== Requirement ==
What is needed is an exact copy of all the records, written out in full.

== Data for this task ==

`config.mk`:
```
export PLATFORM = sky130hd
export DESIGN_NAME = apb_mem_slave
export DESIGN_NICKNAME = d
export VERILOG_FILES = /design/src/rtl/apb_pkg.sv /design/src/rtl/apb_slv_regfile.sv /design/src/rtl/apb_mem_slave.sv
export SDC_FILE = /design/constraint.sdc
export NUM_CORES = 1
export LEC_CHECK = 0
export BUFFER_PORTS_ARGS = -buffer_cell sky130_fd_sc_hd__buf_2
export CAP_MARGIN = 40
export CORE_UTILIZATION = 65
export DETAILED_ROUTE_END_ITERATION = 8
export PLACE_DENSITY_LB_ADDON = 0.2
export SLEW_MARGIN = 20
export SYNTH_ARGS = -nofsm -noshare
export SYNTH_HDL_FRONTEND = slang
export SYNTH_SLANG_ARGS = --single-unit
```
`constraint.sdc`:
```
create_clock -name Pclk -period 9.6 [get_ports Pclk]
set_input_delay 0.48 -clock Pclk [delete_from_list [all_inputs] [get_ports Pclk]]
set_output_delay 0.48 -clock Pclk [all_outputs]
set_load 0.05 [all_outputs]
```
[config.mk]
export PLATFORM = sky130hd
export DESIGN_NAME = id_stage_pipe
export DESIGN_NICKNAME = d
export VERILOG_FILES = /design/src/rtl/id_stage_pipe.sv
export SDC_FILE = /design/constraint.sdc
export NUM_CORES = 2
export LEC_CHECK = 0
export CAP_MARGIN = 20
export CORE_ASPECT_RATIO = 1.1
export CORE_MARGIN = 2
export CORE_UTILIZATION = 62
export DETAILED_ROUTE_END_ITERATION = 8
export PLACE_DENSITY = 0.84
export SLEW_MARGIN = 20
export SYNTH_ARGS = -nofsm -noshare
export SYNTH_HDL_FRONTEND = slang
export SYNTH_SLANG_ARGS = --single-unit
[constraint.sdc]
create_clock -name i_clk -period 2.7 [get_ports i_clk]
set_clock_uncertainty 0.15 [all_clocks]
set_input_delay 0.54 -clock i_clk [delete_from_list [all_inputs] [get_ports i_clk]]
set_output_delay 0.54 -clock i_clk [all_outputs]
set_load 0.01 [all_outputs]
## config.mk

```make
export PLATFORM = sky130hd
export DESIGN_NAME = mem_addr_scanner
export DESIGN_NICKNAME = d
export VERILOG_FILES = /design/src/rtl/mem_addr_scanner.sv
export SDC_FILE = /design/constraint.sdc
export NUM_CORES = 1
export LEC_CHECK = 0
export CORE_MARGIN = 3
export CORE_UTILIZATION = 45
export DETAILED_ROUTE_END_ITERATION = 6
export GPL_TIMING_DRIVEN = 0
export PLACE_DENSITY = 0.86
export SETUP_SLACK_MARGIN = 0.15
export SKIP_CTS_REPAIR_TIMING = 1
export SLEW_MARGIN = 20
export SYNTH_ARGS = -nofsm -noshare
export SYNTH_HDL_FRONTEND = slang
export SYNTH_SLANG_ARGS = --single-unit
```

## constraint.sdc

```tcl
create_clock -name clk -period 2.5 [get_ports clk]
set_clock_uncertainty 0.15 [all_clocks]
set_input_delay 0.625 -clock clk [delete_from_list [all_inputs] [get_ports clk]]
set_output_delay 0.625 -clock clk [all_outputs]
set_load 0.05 [all_outputs]
```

== Task output ==
`config.mk`:
```
export PLATFORM = sky130hd
export DESIGN_NAME = apb_mem_slave
export DESIGN_NICKNAME = d
export VERILOG_FILES = /design/src/rtl/apb_pkg.sv /design/src/rtl/apb_slv_regfile.sv /design/src/rtl/apb_mem_slave.sv
export SDC_FILE = /design/constraint.sdc
export NUM_CORES = 1
export LEC_CHECK = 0
export BUFFER_PORTS_ARGS = -buffer_cell sky130_fd_sc_hd__buf_2
export CAP_MARGIN = 40
export CORE_UTILIZATION = 65
export DETAILED_ROUTE_END_ITERATION = 8
export PLACE_DENSITY_LB_ADDON = 0.2
export SLEW_MARGIN = 20
export SYNTH_ARGS = -nofsm -noshare
export SYNTH_HDL_FRONTEND = slang
export SYNTH_SLANG_ARGS = --single-unit
```
`constraint.sdc`:
```
create_clock -name Pclk -period 9.6 [get_ports Pclk]
set_input_delay 0.48 -clock Pclk [delete_from_list [all_inputs] [get_ports Pclk]]
set_output_delay 0.48 -clock Pclk [all_outputs]
set_load 0.05 [all_outputs]
```
[config.mk]
export PLATFORM = sky130hd
export DESIGN_NAME = id_stage_pipe
export DESIGN_NICKNAME = d
export VERILOG_FILES = /design/src/rtl/id_stage_pipe.sv
export SDC_FILE = /design/constraint.sdc
export NUM_CORES = 2
export LEC_CHECK = 0
export CAP_MARGIN = 20
export CORE_ASPECT_RATIO = 1.1
export CORE_MARGIN = 2
export CORE_UTILIZATION = 62
export DETAILED_ROUTE_END_ITERATION = 8
export PLACE_DENSITY = 0.84
export SLEW_MARGIN = 20
export SYNTH_ARGS = -nofsm -noshare
export SYNTH_HDL_FRONTEND = slang
export SYNTH_SLANG_ARGS = --single-unit
[constraint.sdc]
create_clock -name i_clk -period 2.7 [get_ports i_clk]
set_clock_uncertainty 0.15 [all_clocks]
set_input_delay 0.54 -clock i_clk [delete_from_list [all_inputs] [get_ports i_clk]]
set_output_delay 0.54 -clock i_clk [all_outputs]
set_load 0.01 [all_outputs]
## config.mk

```make
export PLATFORM = sky130hd
export DESIGN_NAME = mem_addr_scanner
export DESIGN_NICKNAME = d
export VERILOG_FILES = /design/src/rtl/mem_addr_scanner.sv
export SDC_FILE = /design/constraint.sdc
export NUM_CORES = 1
export LEC_CHECK = 0
export CORE_MARGIN = 3
export CORE_UTILIZATION = 45
export DETAILED_ROUTE_END_ITERATION = 6
export GPL_TIMING_DRIVEN = 0
export PLACE_DENSITY = 0.86
export SETUP_SLACK_MARGIN = 0.15
export SKIP_CTS_REPAIR_TIMING = 1
export SLEW_MARGIN = 20
export SYNTH_ARGS = -nofsm -noshare
export SYNTH_HDL_FRONTEND = slang
export SYNTH_SLANG_ARGS = --single-unit
```

## constraint.sdc

```tcl
create_clock -name clk -period 2.5 [get_ports clk]
set_clock_uncertainty 0.15 [all_clocks]
set_input_delay 0.625 -clock clk [delete_from_list [all_inputs] [get_ports clk]]
set_output_delay 0.625 -clock clk [all_outputs]
set_load 0.05 [all_outputs]
```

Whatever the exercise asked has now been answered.